**RECORDS SHOWN**
::::::

===== config.mk =====
export PLATFORM = sky130hd
export DESIGN_NAME = relay_scan_seq
export DESIGN_NICKNAME = d
export VERILOG_FILES = /design/src/pkg/scan_seq_pkg.sv /design/src/rtl/relay_scan_seq.sv
export SDC_FILE = /design/constraint.sdc
export NUM_CORES = 1
export LEC_CHECK = 0
export ABC_AREA = 0
export BUFFER_PORTS_ARGS = -buffer_cell sky130_fd_sc_hd__buf_4
export CORE_ASPECT_RATIO = 1.2
export CORE_MARGIN = 10
export CORE_UTILIZATION = 59
export DETAILED_ROUTE_END_ITERATION = 10
export GPL_ROUTABILITY_DRIVEN = 0
export PLACE_DENSITY = 0.8
export SETUP_SLACK_MARGIN = 0.1
export SLEW_MARGIN = 20
export SYNTH_ARGS = -nofsm -noshare
export SYNTH_HDL_FRONTEND = slang
export SYNTH_SLANG_ARGS = --single-unit

===== constraint.sdc =====
create_clock -name mclk -period 11.39 [get_ports mclk]
set_input_delay 0.5695 -clock mclk [delete_from_list [all_inputs] [get_ports mclk]]
set_output_delay 0.5695 -clock mclk [all_outputs]
set_load 0.01 [all_outputs]

===== src/pkg/scan_seq_pkg.sv =====
// constants and types shared by the relay scan sequencer
package scan_seq_pkg;
  // ----------------------------------------
  // register byte addresses on the apb side
  // ----------------------------------------
  localparam logic [7:0] ADDR_CMD = 8'h00; // command word, write only
  localparam logic [7:0] ADDR_STAT = 8'h04; // status, write 1 clears flags
  localparam logic [7:0] ADDR_CFG = 8'h08; // settings readback
  localparam logic [7:0] ADDR_QRY = 8'h0c; // last query answer
  // ----------------------------------------
  // command word layout
  // ----------------------------------------
  localparam int LINK_LO = 0;
  localparam int LINK_HI = 1;
  localparam int KIND_LO = 2;
  localparam int KIND_HI = 3;
  localparam int SUB_LO = 4;
  localparam int SUB_HI = 7;
  localparam int LEAF_LO = 8;
  localparam int LEAF_HI = 11;
  localparam int ARG_LO = 16;
  localparam int ARG_HI = 31;
  localparam int ENT_CHAN_HI = 5; // list entry: channel in arg[5:0]
  localparam int ENT_CARD_LO = 6; // list entry: card in arg[12:6]
  localparam int ENT_CARD_HI = 12;
  localparam int LINE_HI = 2; // trigger source arg: line in arg[2:0]
  localparam int SRC_LO = 4; // trigger source arg: code in arg[6:4]
  localparam int SRC_HI = 6;
  // link of a command to the one before it on the line
  localparam logic [1:0] LINK_ROOT = 2'h0; // first on a line
  localparam logic [1:0] LINK_SAME = 2'h1; // after a bare semicolon
  localparam logic [1:0] LINK_REROOT = 2'h2; // after semicolon and colon
  localparam logic [1:0] LINK_COMMON = 2'h3; // star-prefixed common command
  // argument kinds
  localparam logic [1:0] KIND_NUM = 2'h0;
  localparam logic [1:0] KIND_MIN = 2'h1;
  localparam logic [1:0] KIND_MAX = 2'h2;
  localparam logic [1:0] KIND_AUTO = 2'h3;
  // subsystems, and common operations in the same field
  localparam logic [3:0] SUB_ARM = 4'h1;
  localparam logic [3:0] SUB_DISP = 4'h2;
  localparam logic [3:0] SUB_INIT = 4'h3;
  localparam logic [3:0] SUB_ABORT = 4'h4;
  localparam logic [3:0] SUB_TRIG = 4'h5;
  localparam logic [3:0] SUB_ROUTE = 4'h6;
  localparam logic [3:0] COM_RST = 4'h1;
  localparam logic [3:0] COM_TRG = 4'h2;
  // leaves inside a subsystem
  localparam logic [3:0] LF_COUNT = 4'h0; // arm count set
  localparam logic [3:0] LF_COUNT_Q = 4'h1; // arm count query
  localparam logic [3:0] LF_MON_CARD = 4'h0; // monitor card select
  localparam logic [3:0] LF_MON_STATE = 4'h1; // monitor on/off
  localparam logic [3:0] LF_CONT = 4'h0; // continuous on/off
  localparam logic [3:0] LF_CONT_Q = 4'h1; // continuous query
  localparam logic [3:0] LF_IMM = 4'h2; // initiate
  localparam logic [3:0] LF_SOURCE = 4'h0; // trigger source
  localparam logic [3:0] LF_CLOSE = 4'h0; // close one channel
  localparam logic [3:0] LF_SCAN_CLR = 4'h1; // empty the channel list
  localparam logic [3:0] LF_SCAN_ADD = 4'h2; // append one list entry
  // trigger sources
  localparam logic [2:0] SRC_IMM = 3'h0;
  localparam logic [2:0] SRC_BUS = 3'h1;
  localparam logic [2:0] SRC_EXT = 3'h2;
  localparam logic [2:0] SRC_HOLD = 3'h3;
  localparam logic [2:0] SRC_LINE = 3'h4;
  // ranges and reset values
  localparam logic [14:0] CNT_MIN = 15'h0001;
  localparam logic [14:0] CNT_MAX = 15'h7fff;
  localparam logic [6:0] CARD_MIN = 7'h01;
  localparam logic [6:0] CARD_MAX = 7'h63;
  localparam logic [5:0] CHAN_MAX = 6'h1f;
  localparam int LIST_DEPTH = 8;
  localparam logic [3:0] LIST_FULL = 4'h8;
  // scan sequencer states
  typedef enum logic [1:0] {
    ST_IDLE = 2'b01,
    ST_RUN = 2'b10
  } scan_state_t;
endpackage
==> config.mk <==
export PLATFORM = sky130hd
export DESIGN_NAME = cpc_top
export DESIGN_NICKNAME = d
export VERILOG_FILES = /design/src/hw/cpc_pkg.sv /design/src/hw/cpc_top.sv
export SDC_FILE = /design/constraint.sdc
export NUM_CORES = 1
export LEC_CHECK = 0
export BUFFER_PORTS_ARGS = -buffer_cell sky130_fd_sc_hd__buf_2
export CORE_ASPECT_RATIO = 0.75
export CORE_UTILIZATION = 45
export DETAILED_ROUTE_END_ITERATION = 10
export GPL_ROUTABILITY_DRIVEN = 0
export PLACE_DENSITY_LB_ADDON = 0.25
export SETUP_SLACK_MARGIN = 0.05
export SLEW_MARGIN = 20
export SYNTH_ARGS = -nofsm -noshare
export SYNTH_HDL_FRONTEND = slang
export SYNTH_SLANG_ARGS = --single-unit
export TNS_END_PERCENT = 10
==> constraint.sdc <==
create_clock -name aclk -period 2.7 [get_ports aclk]
set_input_delay 0.81 -clock aclk [delete_from_list [all_inputs] [get_ports aclk]]
set_output_delay 0.81 -clock aclk [all_outputs]
set_load 0.005 [all_outputs]
==> src/hw/cpc_pkg.sv <==
// Register map, field positions and encodings of the compare/PWM pair
package cpc_pkg;
  localparam int CNT_W = 16;
  localparam int NCH = 2;
  localparam int ADDR_W = 8;
  localparam int PS_W = 3;
  localparam int DIV_W = 6;
  localparam int CFG_W = 9;
  // Byte offsets on the register bus
  localparam logic [7:0] OFF_CTRL = 8'h00;
  localparam logic [7:0] OFF_MOD = 8'h04;
  localparam logic [7:0] OFF_CNT = 8'h08;
  localparam logic [7:0] OFF_STAT = 8'h0C;
  localparam logic [7:0] OFF_CFG0 = 8'h10;
  localparam logic [7:0] OFF_VAL0 = 8'h14;
  localparam logic [7:0] CH_STRIDE = 8'h08;
  // Control register fields
  localparam int CTRL_RUN = 0;
  localparam int CTRL_PS_LSB = 1;
  localparam int CTRL_CRST = 4;
  // Status register fields
  localparam int ST_OVF = 0;
  localparam int ST_OVFIE = 1;
  // Channel configuration fields
  localparam int CF_FLAG = 0;
  localparam int CF_IE = 1;
  localparam int CF_DMA = 2;
  localparam int CF_PWM = 3;
  localparam int CF_BUF = 4;
  localparam int CF_ACT_LSB = 5;
  localparam int CF_TOV = 7;
  localparam int CF_MAX = 8;
  localparam int CF_ACTB = 9;
  // Match actions
  localparam logic [1:0] ACT_NONE = 2'h0;
  localparam logic [1:0] ACT_TOG = 2'h1;
  localparam logic [1:0] ACT_CLR = 2'h2;
  localparam logic [1:0] ACT_SET = 2'h3;
  // Reset values
  localparam logic [CNT_W-1:0] MOD_RST = 16'hFFFF;
  localparam logic [CNT_W-1:0] VAL_RST = 16'h0000;
  localparam logic [CFG_W-1:0] CFG_RST = 9'h000;
  localparam logic [PS_W-1:0] PS_RST = 3'h0;
  // Bus responses
  localparam logic [1:0] RESP_OKAY = 2'h0;
  localparam logic [1:0] RESP_SLVERR = 2'h2;
endpackage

::::::

**ACTION ITEM**
Please reproduce exactly the lines from the first one of the records above through the line containing "export BUFFER_PORTS_ARGS = -buffer_cell sky130_fd_sc_hd__buf_4", both included, and nothing else.

**EXPECTED OUTPUT**
===== config.mk =====
export PLATFORM = sky130hd
export DESIGN_NAME = relay_scan_seq
export DESIGN_NICKNAME = d
export VERILOG_FILES = /design/src/pkg/scan_seq_pkg.sv /design/src/rtl/relay_scan_seq.sv
export SDC_FILE = /design/constraint.sdc
export NUM_CORES = 1
export LEC_CHECK = 0
export ABC_AREA = 0
export BUFFER_PORTS_ARGS = -buffer_cell sky130_fd_sc_hd__buf_4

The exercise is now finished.